Diagnosis of Wegener's Granulomatosis
Physical examination and medical history of a patient is taken into consideration while diagnosing this problem. Following are the tests which are conducted as a part to diagnose Wegener's Granulomatosis:
- Blood Test: Blood test helps in the detection of the certain proteins or auto antibodies called Neutrophil cytoplasmic auto antibodies (ANCA). These antibodies confirm the diagnosis of Wegener's Granulomatosis. Blood test for creatinine also confirms that the kidneys are not properly filtering the waste products from the body.
- Urine test: It helps to determine whether Wegener's Granulomatosis is affecting kidneys or not.
- X ray of chest: This is used to indicate cavities in the lungs.
- Biopsy: This is the best way to determine this disease. It is done by taking a small piece of affected tissue from either nose or lungs.
Treatment of Wegener's Granulomatosis
The treatment for Wegener granulomatosis needs to be continued for a span of 18-24 months. Treatment part includes treatment for side effects, medication and other form of treatment.
- Medications: The medicines prescribed by the doctor to treat Wegener's Granulomatosis are as follows.
- Corticosteroids: These medicines like prednisone suppress the immune system to treat the early symptoms.
- Immune Suppressant Medications: Drugs like Cytoxan, Azasan Imuran and Rheumatrex Trexall are used as immunosuppressive drugs to offset the immune system.
- Biologic Therapy: Rituxan is used to reduce the B cells in the body which is involved in causing inflammation.
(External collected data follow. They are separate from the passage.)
Background: an optimization exercise with open tools, aiming at small area, a short achievable clock period and few clock cycles. Do not read the settings as production practice. Where RTL was checked, it was by simulation tests only, not by an equivalence proof against the original.

==> zinc: inputs <==
## fft_radix4_top
module fft_radix4_top #(
    parameter WIDTH = 16
)(
    input wire clk,
    input wire rst_n,
    input wire start,
    input wire signed [WIDTH*16-1:0] data_in_real,
    input wire signed [WIDTH*16-1:0] data_in_imag,
    output wire signed [WIDTH*16-1:0] data_out_real,
    output wire signed [WIDTH*16-1:0] data_out_imag,
    output wire done,
    output wire valid
);
make LEC_CHECK=0 CAP_MARGIN=20 CORE_MARGIN=2 CORE_UTILIZATION=40 SLEW_MARGIN=20 finish   # period 20.0 ns
run.sh (not shown) runs the stock make flow with config.mk's settings and CLKGATE_MAP_FILE= SYNTH_SCRIPT=/design/flow/synth_recipe.tcl, a recipe that flattens the netlist after the stock synthesis.
==> violet (differences from zinc) <==
--- a/flow/config.mk
+++ b/flow/config.mk
@@ -7,5 +7,6 @@
 export LEC_CHECK = 0
 export CAP_MARGIN = 20
 export CORE_MARGIN = 2
-export CORE_UTILIZATION = 40
+export CORE_UTILIZATION = 55
+export SETUP_SLACK_MARGIN = 5
 export SLEW_MARGIN = 20
==> PnR_summary.wiki <==
{| class="wikitable"
! Metric !! Value
|-
| Number of cells traversed by the worst register-to-register path || 60
|-
| Number of buffers inserted during clock tree synthesis || 82
|-
| Kind of cell adding the most delay to the critical path || compound AO/OA/AOI/OAI gates
|-
| Instance count on the critical path || 42
|-
| Length of the first detailed-routing pass in iterations || 6
|-
| Post-Route WL || 633300 microns
|-
| Post-CTS setup buffer count || 0
|-
| Clock buffers || 105
|-
| Portion of the layout cell area used by clock cells || 1.675%
|-
| Wire length of the first global-routing pass || 888800 microns
|-
| Critical register-to-register path endpoint || bank.data_out_real[239]$_DFF_P_
|-
| Final period utilization || 97.55%
|-
| Run status || complete, no violations
|}
the above is filed under zinc

==> PnR_summary.wiki <==
{| class="wikitable"
! Metric !! Value
|-
| Length of the first detailed-routing pass in iterations || 10
|-
| Number of cells traversed by the worst register-to-register path || 61
|-
| Kind of cell adding the most delay to the critical path || simple AND/OR/NAND/NOR gates
|-
| Post-CTS setup buffer count || 1885
|-
| Routed metal-1 wire length || 249400 microns
|-
| Clock buffers || 88
|-
| Post-Route WL || 688200 microns
|-
| Critical register-to-register path endpoint || bank.data_out_imag[190]$_DFF_P_
|-
| Run status || complete, no violations
|-
| Number of buffers inserted during clock tree synthesis || 75
|-
| Portion of the layout cell area used by clock cells || 1.197%
|-
| Worst Path Buf+Inv || 9
|-
| Final period utilization || 82.66%
|}
the above is filed under violet

Function was not checked in any run of this note: the RTL went through the layout flow alone.
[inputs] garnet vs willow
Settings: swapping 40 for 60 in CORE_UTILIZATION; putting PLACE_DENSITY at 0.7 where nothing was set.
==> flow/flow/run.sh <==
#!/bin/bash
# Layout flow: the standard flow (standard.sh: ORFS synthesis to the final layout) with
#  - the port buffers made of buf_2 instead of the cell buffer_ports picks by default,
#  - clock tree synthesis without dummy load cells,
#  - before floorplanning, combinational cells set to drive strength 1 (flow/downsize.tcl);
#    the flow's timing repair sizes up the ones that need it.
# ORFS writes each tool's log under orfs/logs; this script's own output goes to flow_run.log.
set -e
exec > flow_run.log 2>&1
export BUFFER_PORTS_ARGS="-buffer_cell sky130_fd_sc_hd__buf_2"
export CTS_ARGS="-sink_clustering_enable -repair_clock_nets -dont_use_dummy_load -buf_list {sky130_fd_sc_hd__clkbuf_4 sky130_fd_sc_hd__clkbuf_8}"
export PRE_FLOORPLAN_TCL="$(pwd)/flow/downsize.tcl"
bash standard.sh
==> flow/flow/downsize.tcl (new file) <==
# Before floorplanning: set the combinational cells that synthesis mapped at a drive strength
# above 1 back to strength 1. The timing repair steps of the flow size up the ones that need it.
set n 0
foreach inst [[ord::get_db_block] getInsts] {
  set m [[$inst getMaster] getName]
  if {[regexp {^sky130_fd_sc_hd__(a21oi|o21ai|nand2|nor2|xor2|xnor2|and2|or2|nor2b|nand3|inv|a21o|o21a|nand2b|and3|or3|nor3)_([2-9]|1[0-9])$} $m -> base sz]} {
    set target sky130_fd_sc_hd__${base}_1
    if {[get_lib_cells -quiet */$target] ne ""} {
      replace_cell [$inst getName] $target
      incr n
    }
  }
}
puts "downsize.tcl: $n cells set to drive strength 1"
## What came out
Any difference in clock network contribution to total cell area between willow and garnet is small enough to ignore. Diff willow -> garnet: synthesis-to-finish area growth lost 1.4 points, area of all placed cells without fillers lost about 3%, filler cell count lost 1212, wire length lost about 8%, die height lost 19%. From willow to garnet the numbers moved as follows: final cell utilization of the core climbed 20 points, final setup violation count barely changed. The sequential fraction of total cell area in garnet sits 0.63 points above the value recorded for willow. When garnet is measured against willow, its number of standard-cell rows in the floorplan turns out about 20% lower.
What follows belongs to an exercise in optimizing a design on an open flow for small area and a short achievable clock period; a production flow would make more cautious choices. RTL that was checked went through simulation tests only; none was proved equivalent to the original.

==> 04-02: inputs <==
==> flow/design.v (excerpt) <==
module half_sigmoid(
input rstn,
input clk,
input in_valid,
input [15:0] a,
output out_valid,
output [15:0] c
);
localparam DROWS = 2;                           
localparam DSTG  = (12 + DROWS - 1) / DROWS;    
localparam LAT   = 8 + DSTG;                    
reg [LAT:0] vpipe;
always @(posedge clk)
  if (!rstn) vpipe <= 0;
  else       vpipe <= {vpipe[LAT-1:0], in_valid};
assign out_valid = vpipe[LAT];
wire [4:0] E_i   = a[14:10];
wire       clp_i = (E_i > 5'd17);
reg  [9:0] M_0; reg [4:0] E_0; reg s_0, sp_0;
always @(posedge clk) begin
  M_0  <= clp_i ? 10'd0 : a[9:0];
  E_0  <= clp_i ? 5'd18 : E_i;
  s_0  <= a[15];
  sp_0 <= (a[15:1] == 15'h0200);
end
wire        ez_a = (E_0 == 5'd0);
wire [21:0] N_a  = {11'b0, 1'b1, M_0};
wire [21:0] t_a  = (N_a << 10) + (N_a << 9) - (N_a << 6) + (N_a << 2) + N_a;
wire        t21  = t_a[21];
wire [10:0] ym_a = ez_a ? 11'd0 : (t21 ? t_a[21:11] : t_a[20:10]);
reg [10:0] ym_1; reg [4:0] E_1; reg t21_1, sy_1, sp_1;
always @(posedge clk) begin
  ym_1 <= ym_a; E_1 <= E_0; t21_1 <= t21 & ~ez_a; sy_1 <= ~s_0; sp_1 <= sp_0;
end
wire [4:0]  ey_b  = E_1 + {4'b0, t21_1};
wire        big_b = ey_b >= 5'd14;                 
  ...
==> flow/config.mk <==
export PLATFORM = sky130hd
export DESIGN_NAME = half_sigmoid
export DESIGN_NICKNAME = half_sigmoid
export VERILOG_FILES = /design/flow/design.v
export SDC_FILE = /design/flow/constraint.sdc
export NUM_CORES = 8
export LEC_CHECK = 0
export ABC_AREA = 1
export CAP_MARGIN = 20
export CORE_MARGIN = 2
export CORE_UTILIZATION = 40
export CTS_BUF_LIST = sky130_fd_sc_hd__clkbuf_8
export CTS_CLUSTER_SIZE = 30
export GPL_TIMING_DRIVEN = 0
export SETUP_SLACK_MARGIN = 5
export SLEW_MARGIN = 20
==> flow/constraint.sdc <==
create_clock -name core_clock -period 9.5 [get_ports {clk}]
set_input_delay 1.9000 -clock core_clock [delete_from_list [all_inputs] [get_ports {clk}]]
set_output_delay 1.9000 -clock core_clock [all_outputs]
set_load 0.01 [all_outputs]
standard.sh (not shown) runs the stock make flow with config.mk's settings and CLKGATE_MAP_FILE= SYNTH_SCRIPT=/design/flow/synth_recipe.tcl, a recipe that flattens the netlist after the stock synthesis.
==> flow/flow/run.sh <==
#!/bin/bash
# Standard ORFS layout, except that after the standard synthesis the
# combinational logic between the registers is re-mapped by ABC for area
# (flip-flops, their names and cell types are kept as synthesis made them),
# the port buffers are buf_4 cells and timing repair aims at a 3.9 ns period
# (setup margin 5.6 ns at the design's 9.5 ns clock; the SDC is unchanged).
set -euo pipefail
RES=$PWD/orfs/results/$FLOW_PLATFORM/half_sigmoid/base
YOSYS=$FLOW_HOME/../tools/install/yosys/bin/yosys
bash standard.sh synth > synth.log 2>&1
cp $RES/1_2_yosys.v $RES/1_2_yosys_std.v
LIB=$FLOW_HOME/platforms/$FLOW_PLATFORM/lib/sky130_fd_sc_hd__tt_025C_1v80.lib \
IN=$RES/1_2_yosys_std.v OUT=$RES/1_2_yosys.v TOP=$FLOW_TOP \
  $YOSYS -c flow/remap.tcl > remap.log 2>&1
bash standard.sh finish BUFFER_PORTS_ARGS="-buffer_cell sky130_fd_sc_hd__buf_4" SETUP_SLACK_MARGIN=5.6 > standard.log 2>&1
==> flow/flow/abc.constr <==
set_driving_cell sky130_fd_sc_hd__buf_1
set_load 5
==> flow/flow/remap.tcl <==
yosys -import
set lib $::env(LIB)
set dont {}
foreach c {probe_p_8 probec_p_8} { lappend dont -dont_use sky130_fd_sc_hd__$c }
lappend dont -dont_use {sky130_fd_sc_hd__lpflow_*} -dont_use {sky130_fd_sc_hd__fill_*}
read_liberty -ignore_miss_func $lib
read_verilog $::env(IN)
hierarchy -top $::env(TOP)
set seq {}
foreach m [split [string trim [tee -q -s result.string select -list-mod =A:liberty_cell]] "\n"] { }
# keep flip-flops and tie cells as cells
foreach c [split [exec grep -o {sky130_fd_sc_hd__\(df\|conb\|dl\|sdf\|ed\)[a-z0-9_]*} $::env(IN) | sort -u] "\n"] {
  if {$c ne ""} { setattr -mod -set keep_hierarchy 1 $c; lappend seq $c }
}
flatten
opt_clean
abc -liberty $lib {*}$dont -script "+strash;dch,-f;map,-D,2500;topo;buffer;upsize;dnsize" -constr flow/abc.constr
opt_clean -purge
foreach c $seq { blackbox $c }
hierarchy -top $::env(TOP)
hilomap -singleton -hicell sky130_fd_sc_hd__conb_1 HI -locell sky130_fd_sc_hd__conb_1 LO
splitnets
opt_clean -purge
tee -o $::env(OUT).stat stat -liberty $lib
write_verilog -noattr -noexpr -nohex -nodec $::env(OUT)
==> inputs of 11-09, as changes to 04-02 <==
--- a/flow/design.v
+++ b/flow/design.v
@@ -12,15 +12,15 @@
 input clk,
 input in_valid,
 input [15:0] a,
 output out_valid,
 output [15:0] c
 );
 localparam DROWS = 2;                           
-localparam DSTG  = (12 + DROWS - 1) / DROWS;    
+localparam DSTG  = (10 + DROWS - 1) / DROWS;    
 localparam LAT   = 8 + DSTG;                    
 reg [LAT:0] vpipe;
 always @(posedge clk)
   if (!rstn) vpipe <= 0;
   else       vpipe <= {vpipe[LAT-1:0], in_valid};
 assign out_valid = vpipe[LAT];
 wire [4:0] E_i   = a[14:10];
@@ -124,35 +124,37 @@
   reg [10:0] rem_o; reg [11:0] q_o;
   reg [11:0] r2, df; reg ge;
   integer rr, bit_i;
   always @* begin
     rem_o = drem[gs]; q_o = dq[gs];
     for (rr = 0; rr < DROWS; rr = rr + 1) begin
       bit_i = 11 - (gs*DROWS + rr);
-      if (bit_i >= 0) begin
+      if (bit_i >= 2) begin
         if (bit_i == 11) r2 = {1'b0, rem_o};
         else             r2 = {rem_o, 1'b0};
         df = {1'b0, r2[10:0]} - {2'b01, dden[gs]};
         ge = r2[11] | ~df[11];
         q_o[bit_i] = ge;
         rem_o = ge ? df[10:0] : r2[10:0];
       end
     end
   end
   always @(posedge clk) begin
     drem[gs+1] <= rem_o; dq[gs+1] <= q_o; dden[gs+1] <= dden[gs];
     dS[gs+1] <= (gs == 0) ? (dS[gs] + {3'b0, de27} - {3'b0, dt21}) : dS[gs]; dfs[gs+1] <= dfs[gs]; dipv[gs+1] <= dipv[gs];
   end
 end endgenerate
-wire [11:0] q12_f = dq[DSTG];
+wire [11:0] q12_f = {dq[DSTG][11:2], 2'b00};
 wire        bq_f  = q12_f[11];
 wire [3:0]  S_f   = dS[DSTG];                      
 wire [10:0] Qs_f  = q12_f >> S_f;
 wire [11:0] low_f = q12_f & ~(12'hfff << S_f);
-wire        dstk_f = |{low_f[11:1], low_f[0] & ~bq_f};
+wire [12:0] r2s_f = bq_f ? {1'b0, drem[DSTG], 1'b0} : {drem[DSTG], 2'b00};
+wire        stl_f = r2s_f >= {2'b01, dden[DSTG]};
+wire        dstk_f = (|low_f) | stl_f;
 wire [11:0] X_f = !dfs[DSTG] ? (12'd2048 + {1'b0, Qs_f[10:1], 1'b0}) :
                                (12'd2048 - {1'b0, Qs_f} - {11'b0, dstk_f});
 wire [4:0] ipv_f = dipv[DSTG];
 wire       pos_f = ~ipv_f[4] & (ipv_f != 5'd0);
 wire       zr_f  = (ipv_f == 5'd0);
 wire [4:0] sa_f  = pos_f ? (5'd12 - ipv_f) : (5'd1 - ipv_f);
 reg [11:0] X_6; reg pos_6, zr_6; reg [3:0] sa_6; reg sp_6;
--- a/flow/flow/remap.tcl
+++ b/flow/flow/remap.tcl
@@ -10,15 +10,15 @@
 foreach m [split [string trim [tee -q -s result.string select -list-mod =A:liberty_cell]] "\n"] { }
 # keep flip-flops and tie cells as cells
 foreach c [split [exec grep -o {sky130_fd_sc_hd__\(df\|conb\|dl\|sdf\|ed\)[a-z0-9_]*} $::env(IN) | sort -u] "\n"] {
   if {$c ne ""} { setattr -mod -set keep_hierarchy 1 $c; lappend seq $c }
 }
 flatten
 opt_clean
-abc -liberty $lib {*}$dont -script "+strash;dch,-f;map,-D,2500;topo;buffer;upsize;dnsize" -constr flow/abc.constr
+abc -liberty $lib {*}$dont -script "+strash;dch,-f;map,-D,2800;topo;buffer;upsize;dnsize" -constr flow/abc.constr
 opt_clean -purge
 foreach c $seq { blackbox $c }
 hierarchy -top $::env(TOP)
 hilomap -singleton -hicell sky130_fd_sc_hd__conb_1 HI -locell sky130_fd_sc_hd__conb_1 LO
 splitnets
 opt_clean -purge
 tee -o $::env(OUT).stat stat -liberty $lib
==> flow/config.mk (replaced) <==
export PLATFORM = sky130hd
export DESIGN_NAME = half_sigmoid
export DESIGN_NICKNAME = half_sigmoid
export VERILOG_FILES = /design/flow/design.v
export SDC_FILE = /design/flow/constraint.sdc
export NUM_CORES = 8
export LEC_CHECK = 0
export ABC_AREA = 1
export CAP_MARGIN = 20
export CORE_MARGIN = 2
export CORE_UTILIZATION = 40
export GPL_TIMING_DRIVEN = 0
export SETUP_SLACK_MARGIN = 5
export SLEW_MARGIN = 20
==> qor summary <==
metric	11-09	04-02
CTS sink count	410	433
Fraction of standard cell area in multi-input logic	0.505	0.523
Sequential fraction of total cell area	0.259	0.280
Detailed placement HPWL	49900 um	52200 um
Area of combinational cells with multiple inputs	0.0162 mm^2	0.0162 mm^2
Post-route cell area	0.0320 mm^2	0.0310 mm^2
Master of the slowest instance on the critical path	dfxtp_4	xor2_1
Post-route minimum period	4.08 ns	3.69 ns
Die outline height	255 um	263 um
Endpoint arrival time on the critical path	4.58 ns	4.26 ns
Library cell appearing most often on the critical path	buf_4	nand2_1
Number of antenna violations at the first check in global routing	0	1
Status	finished clean	finished clean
Rituximab is used in treating severe cases.
- Treatments for Side Effects: The medications given to treat Wegener's Granulomatosis lower down the body's ability to fight the infections. Thus, the drugs prescribed to help prevent the drug related side effects are:
- Sulfamethoxazole Trimethoprim: It helps to prevent the lung infection.
- Folic acid: It is a synthetic form of Vitamin B Folate. This helps to prevent sores.
- Fosamax: This medicine is made of biphosphonates and helps prevent bone loss.
- Other Treatments: The other treatments used for Wegenr's Granulomatosis are as listed under.
- Plasmapheresis: This treatment is also known as plasma exchange as it removes the liquid part of plasma and separates it from blood cells. This can help to recover the kidneys.
- Surgery: Kidney transplant through surgery can restore the normal function of the kidney.
Coping with Wegener's Granulomatosis
The patient needs to equip himself well with the knowledge regarding this disease. The more you know, the better it is to accept and to deal with Wegener's Granulomatosis. A strong support from family and friends can help lighten the burden and take stress away. Joining a support group also helps in coping with the condition and helps in boosting the confidence. Moreover, eating a balanced diet and taking care of your health is the only way to deal with this disease.